Under observation

Imaging technology developed for X-ray astronomy could help in the fight against cancer.


A team led by Dr John Lees, senior research fellow at the Bioimaging Unit of Leicester University’s Space Research Centre, has developed a small handheld gamma camera, based on technology used on NASA’s Chandra X-ray Observatory.



The device, based on charged coupled devices (CCDs), is designed to complement large gamma cameras used in hospitals. These are around 1m wide, expensive and not very portable. They also have a resolution of 10mm, making them ideal for imaging the whole body but not so accurate for providing images of small tumours.



The handheld camera has a resolution of 1mm and can be used to monitor the effects of treatment, such as examining the lymph nodes in breast cancer patients. By viewing the node closest to the tumour, doctors can see if the cancer has spread and so determine how aggressive further treatment should be. The camera has other potential applications such as non-destructive testing of pipes.



Lees presented the technology at a forum on cancer-fighting technologies hosted by the Particle Physics and Astronomy Research Council (PPARC).



Also introduced at the forum was a new particle accelerator technology, developed by researchers at the Rutherford Appleton Laboratory.



More than one in three people are diagnosed with cancer during their lifetime. Destroying cancer cells using X-rays and gamma rays during radiotherapy can stop cancer spreading, but may have serious side-effects for the patient owing to damage to surrounding tissues.



Proton and ion therapy minimises damage to tissues around the tumour, for example so that areas such as the back of the eye can be treated without damaging the eyesight or the need to remove the eye. However, these treatments are expensive.



Dr Rob Edgecock, Neutrino Factory group leader at RAL, has designed a circular particle accelerator that could make the tech-nology more affordable, allowing the health service to extend its use.



The device is a form of Fixed Field Alternating Gradient (FFAG) particle accelerator, a technology first used in the 1950s. Researchers in Japan have recently been developing FFAG devices, but these ‘scaling’ systems use large complex magnets. Edgecock’s ‘non-scaling’ FFAG design produces the same performance at a reduced cost.



In a standard accelerator the magnets in the machine consist of three coils. The two on the outside of the arrangement focus the particle beam vertically but de-focus it horizontally. The middle beam has the opposite effect, focusing the beam horizontally but de-focusing it vertically.

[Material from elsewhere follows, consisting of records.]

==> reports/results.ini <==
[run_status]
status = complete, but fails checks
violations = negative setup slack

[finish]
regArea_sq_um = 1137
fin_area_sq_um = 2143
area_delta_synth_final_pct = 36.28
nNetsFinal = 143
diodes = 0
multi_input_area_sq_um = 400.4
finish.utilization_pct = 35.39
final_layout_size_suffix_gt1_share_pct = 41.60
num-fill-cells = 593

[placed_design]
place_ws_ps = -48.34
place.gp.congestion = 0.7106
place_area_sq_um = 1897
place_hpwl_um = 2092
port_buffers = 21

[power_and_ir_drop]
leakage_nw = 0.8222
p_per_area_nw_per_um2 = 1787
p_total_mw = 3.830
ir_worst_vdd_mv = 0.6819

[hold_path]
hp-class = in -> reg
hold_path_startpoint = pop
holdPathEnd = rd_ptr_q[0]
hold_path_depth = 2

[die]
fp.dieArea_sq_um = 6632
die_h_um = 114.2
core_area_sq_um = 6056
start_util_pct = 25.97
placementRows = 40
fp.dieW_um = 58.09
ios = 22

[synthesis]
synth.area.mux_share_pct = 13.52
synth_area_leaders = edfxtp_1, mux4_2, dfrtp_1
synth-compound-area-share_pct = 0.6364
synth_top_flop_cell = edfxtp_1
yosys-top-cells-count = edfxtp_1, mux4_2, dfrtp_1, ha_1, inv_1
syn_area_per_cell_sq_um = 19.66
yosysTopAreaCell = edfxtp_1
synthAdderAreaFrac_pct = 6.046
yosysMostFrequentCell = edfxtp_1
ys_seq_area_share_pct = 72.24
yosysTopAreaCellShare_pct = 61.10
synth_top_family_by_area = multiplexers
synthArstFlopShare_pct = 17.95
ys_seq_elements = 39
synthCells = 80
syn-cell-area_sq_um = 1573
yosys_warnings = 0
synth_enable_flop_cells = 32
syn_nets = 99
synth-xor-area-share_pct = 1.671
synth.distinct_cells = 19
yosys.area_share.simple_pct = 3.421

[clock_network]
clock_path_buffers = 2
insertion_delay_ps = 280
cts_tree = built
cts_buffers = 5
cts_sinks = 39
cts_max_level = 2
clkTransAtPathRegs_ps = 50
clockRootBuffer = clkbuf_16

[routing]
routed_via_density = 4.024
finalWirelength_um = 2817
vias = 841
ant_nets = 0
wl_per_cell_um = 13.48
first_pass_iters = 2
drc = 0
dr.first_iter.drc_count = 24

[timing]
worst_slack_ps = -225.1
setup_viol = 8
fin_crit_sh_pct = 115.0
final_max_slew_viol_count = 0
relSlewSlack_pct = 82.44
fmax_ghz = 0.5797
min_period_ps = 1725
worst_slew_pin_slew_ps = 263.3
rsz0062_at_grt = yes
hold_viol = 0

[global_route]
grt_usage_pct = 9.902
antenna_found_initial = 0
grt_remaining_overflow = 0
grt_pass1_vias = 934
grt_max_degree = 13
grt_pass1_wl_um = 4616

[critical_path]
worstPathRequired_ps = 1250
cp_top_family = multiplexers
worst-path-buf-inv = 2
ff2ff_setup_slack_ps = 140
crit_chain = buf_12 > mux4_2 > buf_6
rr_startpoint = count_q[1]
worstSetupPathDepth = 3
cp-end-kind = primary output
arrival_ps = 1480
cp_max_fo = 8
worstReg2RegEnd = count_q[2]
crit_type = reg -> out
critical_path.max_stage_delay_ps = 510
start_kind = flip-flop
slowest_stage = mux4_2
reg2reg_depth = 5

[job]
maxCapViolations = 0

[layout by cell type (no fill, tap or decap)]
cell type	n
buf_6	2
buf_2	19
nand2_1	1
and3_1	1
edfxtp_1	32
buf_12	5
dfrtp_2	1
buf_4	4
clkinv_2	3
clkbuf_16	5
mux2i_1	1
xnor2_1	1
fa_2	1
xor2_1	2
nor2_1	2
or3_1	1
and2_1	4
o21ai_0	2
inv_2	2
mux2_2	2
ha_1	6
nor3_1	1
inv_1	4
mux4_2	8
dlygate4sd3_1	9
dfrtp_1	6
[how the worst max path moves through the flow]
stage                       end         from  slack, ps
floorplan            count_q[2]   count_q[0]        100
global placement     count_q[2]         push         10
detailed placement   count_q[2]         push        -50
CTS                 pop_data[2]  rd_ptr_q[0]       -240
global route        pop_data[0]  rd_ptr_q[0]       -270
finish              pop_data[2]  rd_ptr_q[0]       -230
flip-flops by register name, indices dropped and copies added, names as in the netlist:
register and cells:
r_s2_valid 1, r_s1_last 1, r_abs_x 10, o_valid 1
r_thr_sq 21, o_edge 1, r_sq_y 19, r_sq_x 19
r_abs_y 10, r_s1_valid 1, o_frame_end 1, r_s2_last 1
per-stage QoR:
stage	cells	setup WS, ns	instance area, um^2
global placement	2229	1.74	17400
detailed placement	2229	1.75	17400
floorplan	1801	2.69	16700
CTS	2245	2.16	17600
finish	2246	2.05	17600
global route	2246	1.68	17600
$ cat src/sobel_edge_threshold_assert.svh
// Assertion macros for the sobel_edge_threshold block.
// Included by the RTL files that carry concurrent checks; depends on nothing.
`ifndef SOBEL_EDGE_THRESHOLD_ASSERT_SVH
`define SOBEL_EDGE_THRESHOLD_ASSERT_SVH

`ifndef SYNTHESIS
// check that is held off while reset is asserted
`define SET_ASSERT(lbl, clk, rst_n, prop, msg) \
    lbl: assert property (@(posedge clk) disable iff (!rst_n) (prop)) else $error(msg);
// check that holds at every edge, reset included
`define SET_ASSERT_ALW(lbl, clk, prop, msg) \
    lbl: assert property (@(posedge clk) (prop)) else $error(msg);
`else
`define SET_ASSERT(lbl, clk, rst_n, prop, msg)
`define SET_ASSERT_ALW(lbl, clk, prop, msg)
`endif

`endif

$ cat src/sobel_et_pkg.sv
// Shared constants and types of the Sobel edge threshold block.
// Used by the front, queue, back and top-level files; depends on nothing.
package sobel_et_pkg;

    localparam int PIX_W        = 8;
    localparam int DIM_W        = 12;
    localparam int THR_W        = 11;
    localparam int KSIZE        = 3;
    localparam int MAX_WIDTH    = 2048;
    localparam int HEIGHT_LIMIT = 2048;
    localparam int COL_W        = $clog2(MAX_WIDTH);
    localparam int ROW_W        = $clog2(HEIGHT_LIMIT);
    // common width for counter against geometry compares
    localparam int GW           = ((COL_W > DIM_W) ? COL_W : DIM_W) + 1;
    localparam int SUM_W        = PIX_W + 2;
    localparam int SQ_W         = 2 * SUM_W;
    localparam int THR_SQ_W     = 2 * THR_W;
    localparam int Q_DEPTH      = 4;
    localparam int QCNT_W       = $clog2(Q_DEPTH + 1);
    localparam int QPTR_W       = $clog2(Q_DEPTH);
    localparam logic [PIX_W-1:0] EDGE_ON = {PIX_W{1'b1}};

    typedef struct packed {
        logic [DIM_W-1:0] width;
        logic [DIM_W-1:0] height;
    } t_geom;

    // one window ready for the gradient pipeline
    typedef struct packed {
        logic [KSIZE-1:0][KSIZE-1:0][PIX_W-1:0] pix;
        logic                                   mirror_l;
        logic                                   mirror_r;
        logic                                   top_refl;
        logic                                   frame_end;
    } t_job;

    typedef struct packed {
        logic valid;
        t_job job;
    } t_push;

    typedef struct packed {
        logic [QCNT_W-1:0] count;
    } t_q_stat;

endpackage

$ cat src/sobel_et_queue.sv
// Short FIFO of windows between the front end and the gradient pipeline.
// Depends on sobel_et_pkg and the assertion macro header.
`include "sobel_edge_threshold_assert.svh"

module sobel_et_queue (
    input  logic                  i_clk,
    input  logic                  i_rst_n,
    input  sobel_et_pkg::t_push   i_push,
    output sobel_et_pkg::t_q_stat o_stat,
    output logic                  o_valid,
    output sobel_et_pkg::t_job    o_head,
    input  logic                  i_pop
);
    import sobel_et_pkg::*;

    t_job              r_mem [Q_DEPTH];
    logic [QPTR_W-1:0] r_wr_ptr, n_wr_ptr, r_rd_ptr, n_rd_ptr;
    logic [QCNT_W-1:0] r_count, n_count;
    logic              pop;

    assign o_valid      = (r_count != '0);
    assign o_head       = r_mem[r_rd_ptr];
    assign o_stat.count = r_count;
    assign pop          = o_valid && i_pop;

    always_comb begin
        n_wr_ptr = r_wr_ptr;
        n_rd_ptr = r_rd_ptr;
        n_count  = r_count;
        if (i_push.valid) begin
            n_wr_ptr = (r_wr_ptr == QPTR_W'(Q_DEPTH - 1)) ? '0 : r_wr_ptr + QPTR_W'(1);
        end
        if (pop) begin
            n_rd_ptr = (r_rd_ptr == QPTR_W'(Q_DEPTH - 1)) ? '0 : r_rd_ptr + QPTR_W'(1);
        end
        if (i_push.valid && !pop) begin
            n_count = r_count + QCNT_W'(1);
        end else if (!i_push.valid && pop) begin
            n_count = r_count - QCNT_W'(1);
        end
    end

    always_ff @(posedge i_clk) begin
        if (i_push.valid) begin
            r_mem[r_wr_ptr] <= i_push.job;
        end
    end

    always_ff @(posedge i_clk) begin
        if (!i_rst_n) begin
            r_wr_ptr <= '0;
            r_rd_ptr <= '0;
            r_count  <= '0;
        end else begin
            r_wr_ptr <= n_wr_ptr;
            r_rd_ptr <= n_rd_ptr;
            r_count  <= n_count;
        end
    end

    `SET_ASSERT(a_no_overflow, i_clk, i_rst_n, !(i_push.valid && (r_count == QCNT_W'(Q_DEPTH))), "window pushed into full queue")
    `SET_ASSERT(a_count_range, i_clk, i_rst_n, r_count <= QCNT_W'(Q_DEPTH), "queue count beyond depth")
    `SET_ASSERT(a_head_hold, i_clk, i_rst_n, (o_valid && !i_pop) |=> $stable(o_head), "queue head changed while waiting")

endmodule

$ cat config.mk
export PLATFORM = sky130hd
export DESIGN_NAME = sobel_et_queue
export DESIGN_NICKNAME = d
export VERILOG_FILES = /design/src/sobel_et_pkg.sv /design/src/sobel_et_queue.sv
export VERILOG_INCLUDE_DIRS = /design/src /design/src/src
export SDC_FILE = /design/constraint.sdc
export NUM_CORES = 1
export LEC_CHECK = 0
export ABC_CLOCK_PERIOD_IN_PS = 3300
export BUFFER_PORTS_ARGS = -buffer_cell sky130_fd_sc_hd__clkbuf_2
export CAP_MARGIN = 30
export CELL_PAD_IN_SITES_DETAIL_PLACEMENT = 0
export CELL_PAD_IN_SITES_GLOBAL_PLACEMENT = 1
export CORE_MARGIN = 4
export CORE_UTILIZATION = 50
export CTS_BUF_LIST = sky130_fd_sc_hd__clkbuf_4
export DETAILED_ROUTE_END_ITERATION = 10
export GPL_ROUTABILITY_DRIVEN = 0
export PLACE_DENSITY_LB_ADDON = 0.15
export SLEW_MARGIN = 5
export SYNTH_ARGS = -nofsm -noshare
export SYNTH_HDL_FRONTEND = slang
export SYNTH_SLANG_ARGS = --single-unit
$ cat constraint.sdc
create_clock -name i_clk -period 3.3 [get_ports i_clk]
set_input_delay 0.495 -clock i_clk [delete_from_list [all_inputs] [get_ports i_clk]]
set_output_delay 0.495 -clock i_clk [all_outputs]
set_load 0.02 [all_outputs]
[src/rtl/ppd_pkg.sv]
`timescale 1ns / 1ps
// ----------------------------------------------------------------------------
// Polarization product detector package
// Shared widths, mode codes, channel structs and queue entry type.
// ----------------------------------------------------------------------------
package ppd_pkg;

   localparam int SAMPLE_BITS = 16;
   localparam int VALUE_BITS  = 35;
   localparam int MODE_BITS   = 2;
   localparam int SLOT_BITS   = 2;
   localparam int NUM_VALUES  = 4;
   localparam int NUM_PRODS   = 8;
   // Operands carry one extra bit for the sums and differences of the circular mode.
   localparam int OP_BITS     = SAMPLE_BITS + 1;
   localparam int PROD_BITS   = 2 * OP_BITS;

   localparam logic [MODE_BITS-1:0] MODE_INTENSITY = 2'd0;
   localparam logic [MODE_BITS-1:0] MODE_LINEAR    = 2'd1;
   localparam logic [MODE_BITS-1:0] MODE_CIRCULAR  = 2'd2;
   localparam logic [MODE_BITS-1:0] MODE_STOKES    = 2'd3;

   typedef struct packed {
      logic signed [SAMPLE_BITS-1:0] x_re;
      logic signed [SAMPLE_BITS-1:0] x_im;
      logic signed [SAMPLE_BITS-1:0] y_re;
      logic signed [SAMPLE_BITS-1:0] y_im;
   } ppd_req_type;

   typedef struct packed {
      logic signed [VALUE_BITS-1:0] product_value;
      logic [SLOT_BITS-1:0]         product_slot;
      logic                         last_of_run;
   } ppd_rsp_type;

   typedef struct packed {
      logic [MODE_BITS-1:0]                   mode;
      logic [NUM_VALUES-1:0][VALUE_BITS-1:0]  value;
   } ppd_entry_type;

   // Slot number of the final product of a run in the given mode.
   function automatic logic [SLOT_BITS-1:0] last_slot(input logic [MODE_BITS-1:0] mode);
      logic [SLOT_BITS-1:0] slot;
      unique case (mode)
         MODE_INTENSITY: slot = 2'd0;
         MODE_LINEAR:    slot = 2'd1;
         MODE_CIRCULAR:  slot = 2'd1;
         MODE_STOKES:    slot = 2'd3;
         default:        slot = 2'd0;
      endcase
      return slot;
   endfunction

endpackage

[src/rtl/ppd_queue.sv]
`timescale 1ns / 1ps
// ----------------------------------------------------------------------------
// Polarization product detector queue
// Small FIFO of computed entries between the front end and the emitter.
// ----------------------------------------------------------------------------
module ppd_queue
   import ppd_pkg::*;
#(
   parameter int DEPTH = 4
)
(
   input  logic          clock,
   input  logic          reset,
   input  logic          push,
   input  ppd_entry_type push_data,
   output logic          full,
   input  logic          pop,
   output logic          head_valid,
   output ppd_entry_type head
);

   localparam int PTR_BITS = (DEPTH > 1) ? $clog2(DEPTH) : 1;
   localparam int CNT_BITS = $clog2(DEPTH + 1);

   ppd_entry_type       entry_ff [DEPTH];
   logic [PTR_BITS-1:0] wr_ptr_ff, wr_ptr_in;
   logic [PTR_BITS-1:0] rd_ptr_ff, rd_ptr_in;
   logic [CNT_BITS-1:0] count_ff, count_in;

   function automatic logic [PTR_BITS-1:0] next_ptr(input logic [PTR_BITS-1:0] ptr);
      return (ptr == PTR_BITS'(DEPTH - 1)) ? '0 : ptr + 1'b1;
   endfunction

   assign full       = (count_ff == CNT_BITS'(DEPTH));
   assign head_valid = (count_ff != '0);
   assign head       = entry_ff[rd_ptr_ff];

   always_comb begin
      wr_ptr_in = push ? next_ptr(wr_ptr_ff) : wr_ptr_ff;
      rd_ptr_in = pop ? next_ptr(rd_ptr_ff) : rd_ptr_ff;
      count_in  = count_ff;
      if (push && !pop) begin
         count_in = count_ff + 1'b1;
      end else if (pop && !push) begin
         count_in = count_ff - 1'b1;
      end
   end

   always_ff @(posedge clock) begin
      if (reset) begin
         wr_ptr_ff <= '0;
         rd_ptr_ff <= '0;
         count_ff  <= '0;
      end else begin
         wr_ptr_ff <= wr_ptr_in;
         rd_ptr_ff <= rd_ptr_in;
         count_ff  <= count_in;
      end
      if (push) begin
         entry_ff[wr_ptr_ff] <= push_data;
      end
   end

endmodule

[config.mk]
export PLATFORM = sky130hd
export DESIGN_NAME = ppd_queue
export DESIGN_NICKNAME = d
export VERILOG_FILES = /design/src/rtl/ppd_pkg.sv /design/src/rtl/ppd_queue.sv
export SDC_FILE = /design/constraint.sdc
export NUM_CORES = 1
export LEC_CHECK = 0
export BUFFER_PORTS_ARGS = -buffer_cell sky130_fd_sc_hd__buf_2
export CORE_MARGIN = 5
export CORE_UTILIZATION = 52
export CTS_BUF_LIST = sky130_fd_sc_hd__clkbuf_2
export DETAILED_ROUTE_END_ITERATION = 10
export GPL_ROUTABILITY_DRIVEN = 0
export PLACE_DENSITY = 0.69
export SYNTH_ARGS = -nofsm -noshare
export SYNTH_HDL_FRONTEND = slang
export SYNTH_SLANG_ARGS = --single-unit
[constraint.sdc]
create_clock -name clock -period 6 [get_ports clock]
set_input_delay 1.2 -clock clock [delete_from_list [all_inputs] [get_ports clock]]
set_output_delay 1.2 -clock clock [all_outputs]
set_load 0.01 [all_outputs]
======== Word level (Yosys, flattened, before mapping) ========
Memories as Yosys holds them, arrays and structs flattened. A register that Yosys moved wholly into a read port is not among the register bits.
Index checks and enable logic that the tools add are counted.
cells by class
  equality and inequality tests ........... 3
  reductions and logical operators ........ 6
  add/subtract/negate cells ............... 4
  muxes and demuxes ....................... 8
operator list
  cell                                               count
  2-to-1 mux 2 bit                                   4
  2-to-1 mux 3 bit                                   2
  adder 2 x 1 -> 2 bit (second input constant)       2
  equality test 2 bit (second input constant)        2
  adder 3 x 1 -> 3 bit (second input constant)       1
  equality test 3 bit (second input constant)        1
  nonzero test 3 bit                                 1
  subtractor 3 x 1 -> 3 bit (second input constant)  1
  logical AND 1 bit                                  2
  logical NOT 1 bit                                  2
  2-to-1 mux 1 bit                                   2
  nonzero test 2 bit                                 1
storage, ports and cells
  logic and storage cells ................. 25
  bits in registers ....................... 7
  input port bits ......................... 146
  output and inout port bits .............. 144
  memories ................................ 1
  memory bits (writable) .................. 568
memory list
  name      depth  width  rd ports  clocked after memory_dff  wr ports  line             RTL
  entry_ff  4      142    1         1                         1         ppd_queue.sv:25  ppd_entry_type entry_ff [DEPTH];

======== Depth between registers and ports, before layout ========
  word-level depth ........................ 4
  depth in mapped cells ................... 7
  gate-level depth less buffers ........... 7

======== Worst setup path after synthesis ========
No wires, ideal clock.
  path kind ............................... in2reg
  start point ............................. input push
  end point ............................... memory entry_ff[0][0] (netlist name), enable pin
  data required time ...................... 5.482 ns
  path slack .............................. 1.037 ns
  stages .................................. 1
  arrival time ............................ 4.445 ns
  path buffers ............................ 0
  setup time .............................. 0.518 ns
  cells stage by stage .................... and2_1
on the way
  word-level cells in the longest chain between the ends .. 2
ends and longest elaborated chain
  item                                    line             RTL
  start: declaration                      ppd_queue.sv:14  input logic push,
  2-to-1 mux 1 bit                        ppd_queue.sv:59  if (push) begin
  2-to-1 mux 1 bit (implied by the code)  ppd_queue.sv:60  entry_ff[wr_ptr_ff] <= push_data;
  end: declaration                        ppd_queue.sv:25
Every way passes these cells.

==> summary.md <==
| Metric | Value |
|---|---|
| Status | `finished, final reports clean` |
| Vias in the first global route | `10825` |
| Die X | `210.5 um` |
| Clock sink total | `577` |
| # IOs | `290` |
| Dpl hpwl | `23.29 mm` |
| CP peak stage delay | `0.92 ns` |
| MaxCap Viol Count | `0` |
| First-pass GRT wire length | `61.57 mm` |
| Synth area leaders | `edfxtp_1 (82%), mux4_2 (15%), dfxtp_1 (0.86%)` |
| Vias per cell | `5.341` |
| Top-count cell post-synth | `edfxtp_1` |
| Hold buffers post-CTS | `0` |
| Setup TNS | `0 ns` |
| CTS tree | `yes` |
| Crit Path Class | `flop to primary output` |
| VDD IR max | `0.0001694 V` |
| Fin. Hold Viols | `0` |
| Crit path capture type | `primary output` |
| Pwr Total | `7.898 mW` |
| Clock buffer count from CTS | `142` |
| Cells after DPL | `1578` |
| Post CTS Setup Buffer Count | `0` |
| Seq cells post-synth | `577` |
| Post-synth top area cell | `edfxtp_1` |
| Slew HR | `32.82%` |
| Library cells used by synthesis | `17` |
| Most instantiated cells after synthesis | `edfxtp_1 (568), mux4_2 (142), buf_2 (16), buf_6 (10), dfxtp_1 (9)` |
| Tcrit/Tclk final | `73.13%` |
| Worst hold-check path type | `input pin to flop` |
| Row Count | `73` |
| Startpoint Class | `flop` |
| Vias | `9784` |
| Share of the synthesized area in the top cell type | `81.57%` |
| Yosys warnings | `0` |
| CTS root buf | `clkbuf_2` |
| CTS resizes | `0` |
| Fraction of final layout cells sized beyond drive strength 1 | `51.81%` |
| LEAKAGE | `8.419 nW` |
| Mapped Nets | `939` |
| Sequential fraction of the synthesis area | `82.43%` |
| Routed WL per cell | `21.73 um` |
| DRC | `0` |
| Power per Cell Area | `325.3 nW/um2` |
| Mapped Cells | `786` |
| H-tree depth | `4` |
| ANT nets after route | `0` |
| Crit path time final | `4.388 ns` |
| Total Wirelength | `39.81 mm` |
| Async S/R FF share, synth | `0%` |
| Fin nets | `1350` |
| Fmax achieved | `227.9 MHz` |
| Initial antenna violation count | `6` |
| Clock latency at the later pin of the worst-skew pair | `1.06 ns` |
| Slew @ Worst Pin | `1.008 ns` |
| FF-to-FF Start | `wr_ptr_ff[0]$_SDFFE_PP0P_` |
| CP max-delay cell | `dfxtp_4` |
| Starting Density | `52.63%` |
| Die area | `44330 um2` |
| Worst-path clk slew | `0.11 ns` |
| Hold path start | `push_data[36]` |
| CP Cell Sequence | `buf_12 > mux4_2 > buf_2` |
| Worst clock skew | `0.05351 ns` |
| Filler cells | `2873` |
| Fin cells | `1832` |
| Slew Viols, Final | `0` |
| Core area | `39730 um2` |
| Final setup violation count | `0` |
| Critical Path RT | `4.80 ns` |
| RSZ-0062 raised after global routing | `false` |
| Critical path data arrival time | `3.19 ns` |
| Mapped Avg Cell Area | `26.60 um2` |
| Synth-to-layout area growth | `16.10%` |
| GRT Total Usage | `18.31%` |
| Post-Syn Area | `20910 um2` |
| IO buf count | `289` |
| GR Overflow Total | `0` |
| Worst hold slack | `0.3354 ns` |
| First-pass DRT Iterations | `5` |
| Top FF cell, synth | `edfxtp_1` |
| Die Ht | `210.5 um` |
| EDFF count, synth | `568` |
| Max FO, Critical Path | `85` |
| Largest net degree at the start of global routing | `103` |
| CTS Buffer Depth | `3` |
| 1st-iter DRT viols | `653` |
==> report_power, final <==
part / total, mW / internal (mW) / switching [mW]
registers: 4.67 / 4.61 / 0.0609
logic: 0.713 / 0.325 / 0.388
clock network: 2.51 / 1.07 / 1.44
==> cell usage in the layout, fill, tap and decap left out, types with 7 or more instances in the layout <==
cell	instances
edfxtp_1	568
clkbuf_2	213
inv_2	7
buf_2	289
mux4_2	142
clkinv_1	20
diode_2	8
dfxtp_1	7
buf_12	7
nor2_1	7
==> through the flow <==
stage	setup WS, ns	cell area [um2]	util [%]
final	1.612	24280	61.11
after CTS	1.389	24260	61.06
after global routing	1.274	24260	61.07
after floorplan	1.037	20910	-
after global placement	2.618	22980	57.84
after detailed placement	2.633	22980	57.84
==> critical path: cells and delay by family (launching register included) <==
family   cells  cell delay (ns)
mux          1             0.43
flops        1             0.92
buf+inv      2             0.68
==> worst paths after layout <==
path                               end  slack [ns]  cells after the start
min reg2reg   count_ff[2]$_SDFFE_PP0P_        0.55                      2
max reg2reg  entry_ff[1][71]$_DFFE_PP_        3.68                      3
max                           head[34]        1.61                      3
min          entry_ff[0][36]$_DFFE_PP_        0.34                      1
==> state kept, by name (all words and copies together) (netlist names), named ones only <==
signal	flops
count_ff	3
rd_ptr_ff	2
wr_ptr_ff	2
entry_ff	568
==> logic make-up (layout without fill, tap and decap cells) <==
family / after synthesis / after routing / synth area share, %
other cells: 0 / 8 / 0
simple gates: 15 / 15 / 0.3769
buf+inv: 36 / 549 / 1.101
fa+ha+maj: 7 / 7 / 0.4547
mux: 146 / 146 / 15.48
compound gates: 3 / 3 / 0.07178
flops: 577 / 577 / 82.43
xor+xnor: 2 / 2 / 0.08378
==> metal layers <==
metal  track usage, %  vias to the layer above  share of wire [%]
met5                0                        -              0.048
met3            6.653                       42                8.2
met4            7.065                        4                1.6
li1                 -                     4320                  -
met1            24.92                     5106                 42
met2            27.62                      312                 48
==> area by class of cell <==
cell class / instances / area, um2 / area share (%)
well taps: 525 / 656.9 / 2.706
inverters: 4 / 15.01 / 0.06184
clock inverters: 33 / 212.7 / 0.8761
clock buffers: 213 / 1066 / 4.391
multi-input cells: 173 / 3455 / 14.23
repair buffers: 299 / 1609 / 6.627
flip-flops and latches: 577 / 17240 / 71.03
diodes: 8 / 20.02 / 0.08246
No activity file was read; power rests on OpenSTA's default activity.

‘In our arrangement we do the opposite,’ said Dr Edgecock. ‘We can therefore compress the orbits of the particles by a factor of 10. There is only a small movement outwards by the particles.’ This allows the magnets to be smaller, making the design cheaper and easy to build.



The team is now creating an industrial-scale device that can be used in medicine or for industrial irradiation and sterilising items.